In opinion polls taken after the financial crisis in 2008 the least popular demographic to occupy was 'banker', way ahead of its closest rivals, 'exiled retailer' and 'member of the Savile family'. Everything was all their fault; from loss of all jobs, human greed, the severe cold snap in January in Afghanistan which killed 1,000 people and the inconclusive end to Life on Mars on the BBC.
Banks are a bit like household recycling centres. You would probably invent them if they didn't exist, but you don't enjoy their presence on the planet. They are low-hanging fruit for the moaning brigade and red-top papers, and mostly deserve it, but when we hear that earnings at the Lloyds Banking Group have surged back, with a forecast-busting £1.9 billion in pre-tax profits for the first quarter we may suck our teeth, but this is another sign life is starting to return to new-normal.
In fact, this is good news for us all, as Lloyds released hundreds of millions of pounds-worth of loan loss provisions originally earmarked for potential defaults linked to the Coro ... blah, blah, blah. The numbers are big and significant; the banking group released £459 million from a cash pile meant to cover bad debts in the first three months of 2021. This is in stark contrast to the £1.4 billion charge that Lloyds took at the start of the pandemic in 2020. The banking group put aside a total of £4.2 billion last year, amid fears that business and personal customers would fail to keep up with their loan payments.

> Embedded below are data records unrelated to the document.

--- src/rtl/cnn_pkg.sv ---
// cnn_pkg: shared constants and row-FSM state type for the conv window datapath.
package cnn_pkg;
  localparam int PIX_W = 8;
  localparam int KERNEL = 3;
  localparam int IMG_W = 64;
  typedef enum logic [1:0] {EXP0, EXP1, EXP2} row_state_t;
endpackage

--- src/rtl/col_collector.sv ---
// col_collector: gathers three vertically ordered beats into one column and flags row-order errors.
module col_collector #(
  parameter int PIX_W = cnn_pkg::PIX_W
) (
  input  logic                 clk,
  input  logic                 rst,
  input  logic                 acc,
  input  logic [PIX_W-1:0]     pix,
  input  logic                 zero,
  input  logic [1:0]           row,
  input  logic                 sol,
  output logic                 done,
  output logic                 line_start,
  output logic [3*PIX_W-1:0]   col,
  output logic                 err
);
  cnn_pkg::row_state_t state, state_nx;
  logic [PIX_W-1:0] pix_z, stg0, stg1;
  logic hit, miss;
  assign pix_z = zero ? '0 : pix;
  assign hit = acc && (row == state);
  assign miss = acc && (row != state);
  always_ff @(posedge clk or posedge rst)
    if (rst) state <= cnn_pkg::EXP0;
    else state <= state_nx;
  always_comb begin
    state_nx = miss ? cnn_pkg::EXP0 :
               !hit ? state :
               state == cnn_pkg::EXP0 ? cnn_pkg::EXP1 :
               state == cnn_pkg::EXP1 ? cnn_pkg::EXP2 : cnn_pkg::EXP0;
  end
  always_comb begin
    done = hit && state == cnn_pkg::EXP2;
    line_start = hit && sol && state == cnn_pkg::EXP0;
    col = {pix_z, stg1, stg0};
  end
  always_ff @(posedge clk or posedge rst)
    if (rst) begin
      stg0 <= '0;
      stg1 <= '0;
      err <= 1'b0;
    end else if (miss) begin
      stg0 <= '0;
      stg1 <= '0;
      err <= 1'b1;
    end else if (hit && state == cnn_pkg::EXP0) stg0 <= pix_z;
    else if (hit && state == cnn_pkg::EXP1) stg1 <= pix_z;
endmodule
File: src/rtl/i2c_pkg.sv
// rtl/i2c_pkg.sv - shared I2C target types, bus constants and status bit positions
package i2c_pkg;

    typedef enum logic [2:0] {
        ST_IDLE,
        ST_ADDR,
        ST_ADDR_ACK,
        ST_RX_BYTE,
        ST_RX_ACK,
        ST_TX_LOAD,
        ST_TX_BYTE,
        ST_TX_ACK
    } i2c_slave_state_t;

    localparam logic I2C_RW_WRITE = 1'b0;
    localparam logic I2C_RW_READ  = 1'b1;
    localparam logic I2C_ACK      = 1'b0;
    localparam logic I2C_NACK     = 1'b1;

    // Bit positions inside status_o, also used by the initiator's status decode.
    localparam int STAT_ADDR_MATCH = 0;
    localparam int STAT_WR_ACTIVE  = 1;
    localparam int STAT_RD_ACTIVE  = 2;
    localparam int STAT_NACK_RCVD  = 3;
    localparam int STAT_STRETCHING = 4;

endpackage
File: config.mk
export PLATFORM = sky130hd
export DESIGN_NAME = pulse_out_arb
export DESIGN_NICKNAME = d
export VERILOG_FILES = /design/src/rtl/pulse_out_arb.sv
export SDC_FILE = /design/constraint.sdc
export NUM_CORES = 1
export LEC_CHECK = 0
export CAP_MARGIN = 30
export CORE_ASPECT_RATIO = 1.25
export CORE_UTILIZATION = 54
export CTS_BUF_LIST = sky130_fd_sc_hd__clkbuf_4
export DETAILED_ROUTE_END_ITERATION = 16
export GPL_ROUTABILITY_DRIVEN = 0
export PLACE_DENSITY = 0.76
export SYNTH_ARGS = -nofsm -noshare
export SYNTH_HDL_FRONTEND = slang
export SYNTH_SLANG_ARGS = --single-unit
File: constraint.sdc
create_clock -name clk -period 13.15 [get_ports clk]
set_input_delay 2.63 -clock clk [delete_from_list [all_inputs] [get_ports clk]]
set_output_delay 2.63 -clock clk [all_outputs]
set_load 0.02 [all_outputs]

These fears appear to have lessened (although we in the NTI newsroom don't know where they have got their information from).
The bank returned to step in sounding a cautious note about the pandemic and its fallout, but numbers don't lie and they clearly believe that the level and amount of potential defaults is now believed to be smaller than was previously predicted and accounted for. Pre-tax profits for the three months to March were up 2,464 per cent (take a second to read that number again ...) from the £74 million it reported for the same period last year, when loan loss charges almost wiped out its earnings, significantly ahead of analyst expectations of about £1.1 billion.
This is yet another example of the numbers and the evidence moving in the right direction.